The day began with breakfast at a local place that I would not have gone near when I first got here, I guess I am adapting. Unfortunately everyone seems to eat the same thing for breakfast, lunch and dinner here, and I am getting tired of rice and dhal.
Saturday we spent the day with Save the Children. They have a nice office with internet access and western toilets – these are my Bangladeshi essentials, I will gladly live without a TV or a/c to get a western toilet. In fact you delay going a lot here in hopes that there is a better bathroom at the next stop.
Save the Children is funded by USAID, your tax dollars, so they are slightly Americanized compared to Grameen and BRAC. They have much more rigorous studies in place to show that programs work before they spend a lot of money on them. They actually make you sign release forms and get approval from people before you can put them on camera. They have PowerPoint presentations to show you all their research (Bangladeshi groups have printed brochures for everything). And they put US flags on all the products they distribute. In the case of commodities like wheat and peas I hear this is a big disruption to the local market, as all the product USAID sends is from US farmers – keeping them in business and hurting the local farmers in the countries we are trying to help. That’s not to say that emergency aid isn’t a great thing, it’s the long term programs that continue to send American product that seem to be the issue.
After a couple of PowerPoint presentations and lunch (rice and dhal) we went out to see two village safe houses that have been built for girls to come to play and talk to each other, as well as get lessons on hygiene, finance and job training. They were a lot like the ones we saw in Dhaka, but it is great to see how different organizations are implementing the programs that seem to work. When we talk to the girls they often have questions for us, they usually go in this order: Where are you from? Are you married? How many children do you have? There is one woman on this part of the trip with us who is not married, and she has gotten tired of the sad looks, so she is now inventing husbands. If you invent a spouse you have to have a back story, because there can be follow up questions. One day I got asked what my wife does and I told them she works at the Humane Society helping animals. The interpreter looked at me with a blank stare and had no idea what to say. I tried to explain that they rescue stray animals and adopt them out to good homes. Again nothing. In a country where, I am guessing, 90% of the dogs and cats just hang around the village and eat whatever scarps they can find, this is a very foreign concept.

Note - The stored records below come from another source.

<file path="config.mk">
export PLATFORM = sky130hd
export DESIGN_NAME = dram_idle_power_down_timing
export DESIGN_NICKNAME = d
export VERILOG_FILES = /design/src/common/idle_pd_pkg.sv /design/src/common/idle_if.sv /design/src/hw/idle_counter.sv /design/src/hw/dram_idle_power_down_timing.sv
export SDC_FILE = /design/constraint.sdc
export NUM_CORES = 1
export LEC_CHECK = 0
export BUFFER_PORTS_ARGS = -buffer_cell sky130_fd_sc_hd__clkbuf_2
export CAP_MARGIN = 20
export CORE_MARGIN = 2
export CORE_UTILIZATION = 25
export CTS_CLUSTER_DIAMETER = 80
export DETAILED_ROUTE_END_ITERATION = 12
export SKIP_LAST_GASP = 1
export SLEW_MARGIN = 40
export SYNTH_ARGS = -nofsm -noshare
export SYNTH_HDL_FRONTEND = slang
export SYNTH_SLANG_ARGS = --single-unit
export TNS_END_PERCENT = 50
</file>
<file path="constraint.sdc">
create_clock -name clk_sys -period 1.8 [get_ports clk_sys]
set_input_delay 0.09 -clock clk_sys [delete_from_list [all_inputs] [get_ports clk_sys]]
set_output_delay 0.09 -clock clk_sys [all_outputs]
set_load 0.005 [all_outputs]
</file>
<file path="src/common/idle_pd_pkg.sv">
// Constants, register layout and decode functions for DRAM idle and power-down timing
package idle_pd_pkg;

    // ****************************************
    // Geometry and register map
    // ****************************************
    localparam int NUM_RANKS = 2;
    localparam int NUM_BANKS = 4;
    localparam int ADDR_W = 12;
    localparam int CNT_W = 6;
    localparam logic [ADDR_W-1:0] IDLE_TIMING_ADDR = 12'h118;
    localparam logic [ADDR_W-1:0] CTRL_MODE_ADDR = 12'h120;
    localparam logic [31:0] IDLE_TIMING_RESET = 32'h000003ff;
    localparam logic [31:0] CTRL_MODE_RESET = 32'h40002801;
    // Bits of the timing register that hold storage
    localparam logic [31:0] IDLE_TIMING_RW_MASK = 32'hc00303ff;
    localparam int INIT_DONE_BIT = 29;

    // Field positions
    localparam int CKE_LOW_LSB = 30;
    localparam int EXIT_LSB = 8;
    localparam int PAGE_LSB = 5;
    localparam int PD_LSB = 0;

    // ****************************************
    // Encodings
    // ****************************************
    localparam logic [1:0] CKE_LOW_DDR = 2'h0;
    localparam logic [1:0] CKE_LOW_DDR2 = 2'h2;
    localparam logic [1:0] EXIT_TWO = 2'h2;
    localparam logic [1:0] EXIT_ONE = 2'h3;
    localparam logic [2:0] PAGE_EIGHT = 3'h1;
    localparam logic [2:0] PAGE_NEVER = 3'h7;
    localparam logic [4:0] PD_NEVER = 5'h1f;
    localparam logic [CNT_W-1:0] CNT_ONE = 6'h01;
    localparam logic [CNT_W-1:0] CNT_TWO = 6'h02;
    localparam logic [CNT_W-1:0] CNT_THREE = 6'h03;
    localparam logic [CNT_W-1:0] CNT_EIGHT = 6'h08;

    typedef enum logic [3:0] {
        ST_ACTIVE = 4'h1,
        ST_LOW = 4'h2,
        ST_DOWN = 4'h4,
        ST_EXIT = 4'h8
    } rank_state_t;

    // CKE minimum low time in clocks; reserved codes take the longer value
    function automatic logic [CNT_W-1:0] cke_low_clocks(input logic [1:0] code);
        cke_low_clocks = (code == CKE_LOW_DDR) ? CNT_ONE : CNT_THREE;
    endfunction : cke_low_clocks

    // Exit delay in clocks; reserved codes take the safer two clocks
    function automatic logic [CNT_W-1:0] exit_clocks(input logic [1:0] code);
        exit_clocks = (code == EXIT_ONE) ? CNT_ONE : CNT_TWO;
    endfunction : exit_clocks

endpackage : idle_pd_pkg

</file>
<file path="src/common/idle_if.sv">
// Interface between the channel controller and one idle counter
`timescale 1ns/100ps
`default_nettype none
interface idle_if;
    logic restart;
    logic enable;
    logic [5:0] limit;
    logic expired;
    modport owner (output restart, output enable, output limit, input expired);
    modport timer (input restart, input enable, input limit, output expired);
endinterface : idle_if
`default_nettype wire

</file>
<file path="src/hw/idle_counter.sv">
// Saturating idle counter that flags a configured run of unaccessed clocks
`timescale 1ns/100ps
`default_nettype none
module idle_counter
    import idle_pd_pkg::*;
(
    // Clock and reset
    input wire logic clk_sys,
    input wire logic reset_n,
    // Control from owner
    idle_if.timer tmr
);

    logic [CNT_W-1:0] count_q;
    logic expired_q;

    // Count only consecutive idle clocks; saturate so a long idle never wraps
    always_ff @(posedge clk_sys) begin
        if (!reset_n) begin
            count_q <= '0;
        end else if (tmr.restart) begin
            count_q <= '0;
        end else if (count_q != {CNT_W{1'b1}}) begin
            count_q <= count_q + CNT_ONE;
        end
    end

    // Expiry is held off while disabled; the restart cycle itself is never idle
    always_ff @(posedge clk_sys) begin
        if (!reset_n) begin
            expired_q <= 1'b0;
        end else begin
            // One bit wider, so a saturated count still reads as expired instead of wrapping
            expired_q <= tmr.enable && !tmr.restart
                       && (({1'b0, count_q} + {1'b0, CNT_ONE}) >= {1'b0, tmr.limit});
        end
    end

    assign tmr.expired = expired_q;

endmodule : idle_counter
`default_nettype wire

</file>
<file path="src/hw/dram_idle_power_down_timing.sv">
// Idle timing, page-close scheduling and rank power-down for one DRAM channel
`timescale 1ns/100ps
`default_nettype none
module dram_idle_power_down_timing
    import idle_pd_pkg::*;
(
    // Clock and reset
    input wire logic clk_sys,
    input wire logic reset_n,
    // Register port
    input wire logic [ADDR_W-1:0] reg_addr,
    input wire logic reg_wr,
    input wire logic reg_rd,
    input wire logic [3:0] reg_be,
    input wire logic [31:0] reg_wdata,
    output logic [31:0] reg_rdata,
    output logic reg_rvalid,
    // Scheduler activity
    input wire logic [NUM_BANKS-1:0] bank_access,
    input wire logic [NUM_BANKS-1:0] bank_open,
    input wire logic [NUM_RANKS-1:0] rank_access,
    // Results
    output logic [NUM_BANKS-1:0] page_close_req,
    output logic [NUM_RANKS-1:0] cke,
    output logic [NUM_RANKS-1:0] cmd_ok
);

    // ****************************************
    // Registers
    // ****************************************
    logic [31:0] timing_q;
    logic init_done_q;
    logic [31:0] wmask;
    logic [1:0] cke_low_code;
    logic [1:0] exit_code;
    logic [2:0] page_code;
    logic [4:0] pd_code;
    logic timing_wr;
    logic mode_wr;

    // Address decode shared by the storage and flag writes
    assign timing_wr = reg_wr && reg_addr == IDLE_TIMING_ADDR;
    assign mode_wr = reg_wr && reg_addr == CTRL_MODE_ADDR;

    // Byte enables widen into a bit mask
    always_comb begin
        for (int i = 0; i < 4; i++) begin
            wmask[i*8 +: 8] = {8{reg_be[i]}};
        end
    end

    // Only documented storage bits take writes; read-only bits keep their value
    always_ff @(posedge clk_sys) begin
        if (!reset_n) begin
            timing_q <= IDLE_TIMING_RESET;
        end else if (timing_wr) begin
            timing_q <= (timing_q & ~(wmask & IDLE_TIMING_RW_MASK))
                      | (reg_wdata & wmask & IDLE_TIMING_RW_MASK);
        end
    end

    // Init flag records firmware state only and steers nothing here
    always_ff @(posedge clk_sys) begin
        if (!reset_n) begin
            init_done_q <= 1'b0;
        end else if (mode_wr && reg_be[INIT_DONE_BIT/8]) begin
            init_done_q <= reg_wdata[INIT_DONE_BIT];
        end
    end

    // Read data one clock after the strobe; unmapped addresses read zero
    always_ff @(posedge clk_sys) begin
        if (!reset_n) begin
            reg_rdata <= '0;
            reg_rvalid <= 1'b0;
        end else begin
            reg_rvalid <= reg_rd;
            if (reg_rd && reg_addr == IDLE_TIMING_ADDR) begin
                reg_rdata <= timing_q;
            end else if (reg_rd && reg_addr == CTRL_MODE_ADDR) begin
                reg_rdata <= (CTRL_MODE_RESET & ~(32'h1 << INIT_DONE_BIT))
                           | ({31'h0, init_done_q} << INIT_DONE_BIT);
            end else if (reg_rd) begin
                reg_rdata <= '0;
            end
        end
    end

    assign cke_low_code = timing_q[CKE_LOW_LSB +: 2];
    assign exit_code = timing_q[EXIT_LSB +: 2];
    assign page_code = timing_q[PAGE_LSB +: 3];
    assign pd_code = timing_q[PD_LSB +: 5];

    // ****************************************
    // Page-close idle timers, one per bank
    // ****************************************
    idle_if bank_tmr [NUM_BANKS] ();

    for (genvar b = 0; b < NUM_BANKS; b++) begin : g_bank
        // Only code 001 closes pages; 111 and reserved codes leave them open
        assign bank_tmr[b].enable = (page_code == PAGE_EIGHT) && bank_open[b];
        assign bank_tmr[b].limit = CNT_EIGHT;
        assign bank_tmr[b].restart = bank_access[b];

        idle_counter u_bank_idle (
            .clk_sys(clk_sys),
            .reset_n(reset_n),
            .tmr(bank_tmr[b])
        );

        // Request stays up until the bank is used or closed
        always_ff @(posedge clk_sys) begin
            if (!reset_n) begin
                page_close_req[b] <= 1'b0;
            end else begin
                page_close_req[b] <= bank_tmr[b].expired && bank_open[b]
                                   && !bank_access[b];
            end
        end
    end

    // ****************************************
    // Rank power-down, one state machine per rank
    // ****************************************
    idle_if rank_tmr [NUM_RANKS] ();

    for (genvar r = 0; r < NUM_RANKS; r++) begin : g_rank
        rank_state_t state_q;
        logic [CNT_W-1:0] wait_q;
        logic wake_q;
        logic go_down;
        logic wake_now;

        // All ones disables the timer; the field value is the idle clock count
        assign rank_tmr[r].enable = (pd_code != PD_NEVER) && (state_q == ST_ACTIVE);
        assign rank_tmr[r].limit = {1'b0, pd_code};
        assign rank_tmr[r].restart = rank_access[r] || state_q != ST_ACTIVE;

        // Idle run just ran out with nothing queued for this rank
        assign go_down = rank_tmr[r].expired && !rank_access[r];
        // Minimum low time is over and a command is waiting
        assign wake_now = wait_q == '0 && (wake_q || rank_access[r]);

        idle_counter u_rank_idle (
            .clk_sys(clk_sys),
            .reset_n(reset_n),
            .tmr(rank_tmr[r])
        );

        // A wake request during the minimum low time is remembered, not dropped
        always_ff @(posedge clk_sys) begin
            if (!reset_n) begin
                wake_q <= 1'b0;
            end else if (state_q == ST_LOW) begin
                wake_q <= wake_q || rank_access[r];
            end else begin
                wake_q <= 1'b0;
            end
        end

        // CKE low for the minimum time, then high with the exit delay before commands
        always_ff @(posedge clk_sys) begin
            if (!reset_n) begin
                state_q <= ST_ACTIVE;
                wait_q <= '0;
            end else begin
                case (state_q)
                    ST_ACTIVE: begin
                        if (go_down) begin
                            state_q <= ST_LOW;
                            wait_q <= cke_low_clocks(cke_low_code) - CNT_ONE;
                        end
                    end
                    ST_LOW: begin
                        if (wait_q != '0) begin
                            wait_q <= wait_q - CNT_ONE;
                        end else if (wake_q || rank_access[r]) begin
                            state_q <= ST_EXIT;
                            wait_q <= exit_clocks(exit_code) - CNT_ONE;
                        end else begin
                            state_q <= ST_DOWN;
                        end
                    end
                    ST_DOWN: begin
                        if (rank_access[r]) begin
                            state_q <= ST_EXIT;
                            wait_q <= exit_clocks(exit_code) - CNT_ONE;
                        end
                    end
                    ST_EXIT: begin
                        // Counts from the first clock CKE is high to the command clock
                        if (wait_q != '0) begin
                            wait_q <= wait_q - CNT_ONE;
                        end else begin
                            state_q <= ST_ACTIVE;
                        end
                    end
                    default: begin
                        state_q <= ST_ACTIVE;
                        wait_q <= '0;
                    end
                endcase
            end
        end

        // Pin-facing outputs registered from the next-state view
        always_ff @(posedge clk_sys) begin
            if (!reset_n) begin
                cke[r] <= 1'b1;
                cmd_ok[r] <= 1'b1;
            end else begin
                cke[r] <= (state_q == ST_ACTIVE && !go_down)
                        || state_q == ST_EXIT
                        || (state_q == ST_LOW && wake_now)
                        || (state_q == ST_DOWN && rank_access[r]);
                cmd_ok[r] <= (state_q == ST_ACTIVE && !go_down)
                           || (state_q == ST_EXIT && wait_q == '0);
            end
        end
    end

endmodule : dram_idle_power_down_timing
`default_nettype wire

</file>
# Yosys cells after proc, flatten, opt, wreduce, memory -nomap -nowiden
# Cells that the tools add are included.
dict set report word_totals {
  register_bits 138
  output_inout_bits 41
}
dict set report op_classes {
  reduce_logical 83
  addsub 16
  magnitude_cmp 6
  n_mux 29
  bitwise 5
  n_eq_ne 33
}
# op n
set op_table {}
lappend op_table {{32-bit 2-to-1 mux} 3}
lappend op_table {{32-bit AND} 2}
lappend op_table {{6-bit 2-to-1 mux} 10}
lappend op_table {{6-bit one-hot mux with 4 select lines} 2}
lappend op_table {{1-bit logical AND} 43}
lappend op_table {{6-bit by 1-bit adder with 7-bit output, second input constant} 6}
lappend op_table {{4-bit 2-to-1 mux} 10}
lappend op_table {{6-bit by 1-bit adder with 6-bit output, second input constant} 6}
lappend op_table {{6-bit != test, second input constant} 6}
lappend op_table {{32-bit inverter} 1}
lappend op_table {{32-bit OR} 1}
lappend op_table {{4-bit one-hot mux with 4 select lines} 2}
lappend op_table {{7-bit by 4-bit >= comparator with 1-bit output, second input constant} 4}
lappend op_table {{12-bit by 9-bit equality test with 1-bit output, second input constant} 2}
lappend op_table {{2-bit != test, second input constant} 10}
lappend op_table {{4-bit AND reduction} 4}
lappend op_table {{7-bit by 5-bit >= comparator with 1-bit output} 2}
lappend op_table {{6-bit zero test} 2}
lappend op_table {{1-bit logical OR} 12}
lappend op_table {{6-bit nonzero test} 2}
lappend op_table {{2-bit OR reduction} 6}
lappend op_table {{6-bit by 1-bit subtractor with 6-bit output, second input constant} 2}
lappend op_table {{1-bit zero test} 10}
lappend op_table {{4-bit by 1-bit equality test with 1-bit output, second input constant} 2}
lappend op_table {{15 further kinds} 22}

# Logic depth before layout (Yosys ltp)
dict set report logic_depth {
  ltp_word 7
  mapped_depth 7
  ltp_nobuf 7
}

# Modules after synthesis
# A second synthesis with hierarchy kept.
dict set report hier_totals {
  cells_unflattened 714
  area_unflattened_um2 5999.5
}
# mod instances cells_each area_each_um2 seq_area_each_um2
set by_module_without_submodules {}
lappend by_module_without_submodules {dram_idle_power_down_timing 1 397 3198.1 1241.2}
lappend by_module_without_submodules {{idle_counter (g_bank[0].u_bank_idle ...)} 5 53 471.7 140.1}
lappend by_module_without_submodules {{idle_counter (g_rank[1].u_rank_idle)} 1 52 442.9 140.1}

# Least setup slack after synthesis
# No wires, ideal clock.
dict set report synth_path {
  path_type {flip-flop to flip-flop}
  startpoint {register g_rank[1].wait_q[1]}
  endpoint {register g_rank[1].state_q[2]}
  setup_slack_ps -52
  n_path_buf 0
  period_less_slack_ps 1852
  path_stages_with_launch 8
  setup_time_ps 79
  t_arrival_ps 1772
  path_cell_list {dfxtp_1 -> inv_1 -> ha_1 -> or3b_1 -> nor3_2 -> o32ai_1 -> or3b_1 -> a211oi_2}
}
dict set report synth_via {
  elab_chain_cells 3
  word_cells_on_any_way 4
  classes_between {eq/ne: 2; reduce/logical: 2}
}
# item line_no
set synth_lines {}
lappend synth_lines {{start: declaration} dram_idle_power_down_timing.sv:129} ;# logic [CNT_W-1:0] wait_q;
lappend synth_lines {{start signal: assignment} dram_idle_power_down_timing.sv:171} ;# wait_q <= cke_low_clocks(cke_low_code) - CNT_ONE;
lappend synth_lines {{start signal: assignment} dram_idle_power_down_timing.sv:176} ;# wait_q <= wait_q - CNT_ONE;
lappend synth_lines {{start signal: assignment} dram_idle_power_down_timing.sv:179} ;# wait_q <= exit_clocks(exit_code) - CNT_ONE;
lappend synth_lines {{6-bit nonzero test (*)} {dram_idle_power_down_timing.sv:175, dram_idle_power_down_timing.sv:192}}
lappend synth_lines {{2-bit != test (no source line)} n/a}
lappend synth_lines {{4-bit AND reduction (no source line) (*)} n/a}
lappend synth_lines {{end signal: assignment} dram_idle_power_down_timing.sv:178} ;# state_q <= ST_EXIT;
lappend synth_lines {{end signal: assignment} dram_idle_power_down_timing.sv:181} ;# state_q <= ST_DOWN;
lappend synth_lines {{end signal: assignment} dram_idle_power_down_timing.sv:195} ;# state_q <= ST_ACTIVE;
lappend synth_lines {{end: declaration} dram_idle_power_down_timing.sv:128} ;# rank_state_t state_q;
# Every way passes the cells marked *; elsewhere a longest branch is shown, timed or not.
# A chain may end at the register's enable or synchronous reset.

# Worst setup path in the final report
dict set report layout_path {
  startpoint {register g_rank[1].wait_q[0]}
  endpoint {register g_rank[1].state_q[2]}
}
# The elaborated chain is that of the path after synthesis.

==> metrics.md <==
| Metric | Value |
|---|---|
| Most frequent cells after synthesis | `104 x dfxtp_1, 62 x nor2_1, 48 x nand2_1` |
| CP Max Fanout | `4` |
| Via count | `4463` |
| Final Wtd Congestion | `0.805` |
| Vias in the first global route | `4265` |
| Post-Place Setup Slack | `-0.0430 ns` |
| Distinct cells, synth | `63` |
| CTS HTree Levels | `3` |
| Tightest Hold Check Type | `input port to register` |
| Input/output buffers | `70` |
| Synth Cell Area | `0.00517 mm^2` |
| Data arrival, critical path | `2.10 ns` |
| Initial Util | `0.255` |
| Fmax achieved | `551 MHz` |
| Asr flop ratio synth | `0` |
| CTS max path bufs | `2` |
| Worst-path cell chain | `inv_2 > ha_4 > or3b_4 > nor3_4 > o32ai_2 > or3b_1 > a211oi_2` |
| Slew HR | `0.647` |
| Post-synth top area cell | `dfxtp_1` |
| Worst skew pair latency | `0.36 ns` |
| Area contributors post-synth | `dfxtp_1 40%, ha_1 5.3%, nor2_1 4.5%, a21oi_1 4.4%, nand3_1 3.9%` |
| EDFF count, synth | `0` |
| Net Sw Power | `0.00154 W` |
| Final hold vios | `0` |
| CTS tree | `built` |
| Reg2reg setup slack | `-0.02 ns` |
| GR Overflow Total | `0` |
| Residual DRC | `0` |
| DRT Wirelength | `12.8 mm` |
| Skew final | `0.00887 ns` |
| FF+latch count, synth | `104` |
| Mean Syn Cell Area | `8.57 um^2` |
| Leak pwr | `2.83 nW` |
| Final WS setup | `-0.0151 ns` |
| Sw Ratio | `0.285` |
| Clock power share | `0.358` |
| Synth top area share | `0.402` |
| Register area share after synthesis | `0.402` |
| Fin nets | `809` |
| Internal Pwr Total | `0.00387 W` |
| Slew Viols, Final | `0` |
| Die width | `148 um` |
| Highest-delay cell along the critical path | `or3b_4` |
| YS warnings | `0` |
| Num ports | `103` |
| Vias/cell | `4.46` |
| DR pass1 iterations | `5` |
| Kind of critical path | `register to register` |
| # rows | `52` |
| Post-DR wirelength/cell | `12.8 um` |
| Final worst path period share | `1.01` |
| VDD IR max | `563 uV` |
| Post-route ant nets | `0` |
| Combinational power share | `0.190` |
| Max Cap Viol | `0` |
| Die Ht | `148 um` |
| Top cell family by delay on the critical path | `simple AND/OR/NAND/NOR gates` |
| Post-DP HPWL | `9.51 mm` |
| Critical path buffer and inverter count | `1` |
| Clk slew on worst S/H paths | `0.07 ns` |
| Share of post-route cells with drive strength above 1 | `0.240` |
| Pin slew with the least headroom to its limit | `0.522 ns` |
| Core box area | `0.0203 mm^2` |
| Largest net degree at the start of global routing | `21` |
| CP Launch Type | `register` |
| Initial antenna violation count | `0` |
| DRT iter0 DRCs | `200` |
| PD cells | `814 mW/mm^2` |
| Clock root cell | `clkbuf_16` |
| Post-synthesis cell count | `604` |
| Setup bufs post-CTS | `0` |
| Outcome | `finished with violations` |
| Die area | `0.0219 mm^2` |
| Post-route cell area | `0.00665 mm^2` |
| Final Setup Violations | `1` |
| CP Capture Type | `register` |
| Final hold slack | `0.0240 ns` |
| Area grow syn2layout | `28.5%` |
| Synth Flop Type | `dfxtp_1` |
| CTS buffer count | `9` |
| Critical Path RT | `2.08 ns` |
| Antenna cells | `0` |
| Violated checks | `negative setup slack` |
| Flop pwr share | `0.452` |
| CTS Sinks | `104` |
| DP Area | `0.00609 mm^2` |
| Crit path largest cell delay | `0.42 ns` |
| Most frequent cell after synthesis | `dfxtp_1` |
| RSZ-0062 raised after global routing | `true` |
| Final worst path period need | `1.82 ns` |
| First-pass GRT wire length | `21.0 mm` |
| Gr usage total | `0.120` |
[cell families after synthesis]
| family | after synthesis | share of synthesized area |
|---|---|---|
| compound gates | 106 | 0.133 |
| simple gates | 263 | 0.273 |
| mux | 17 | 0.0331 |
| buf+inv | 69 | 0.0665 |
| flops | 104 | 0.402 |
| xor+xnor | 22 | 0.0372 |
| other cells | 1 | 0.000725 |
| fa+ha+maj | 22 | 0.0532 |
[worst paths after layout]
check | startpoint | depth (start not counted) | to
setup reg to reg | g_rank[1].wait_q[0] | 7 | g_rank[1].state_q[2]
setup / recovery | g_rank[1].wait_q[0] | 7 | g_rank[1].state_q[2]
hold reg to reg | g_bank[0].u_bank_idle.tmr.expired | 2 | page_close_req[0]
hold / removal | reg_wdata[29] | 3 | init_done_q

When we got back from the village we all went to dinner (rice and dhal). Our guides have been a little taken aback by how early we eat. They usually eat dinner at 9 or 10 p.m. and they are worried they will be hungry again if they eat with us at 7:30 p.m. We keep telling them they will digest their food better if they eat with us and then go for a walk. This is pretty funny when we outweigh each of them by 20-50 pounds.
Tomorrow we have been promised to go out for Chinese food for dinner.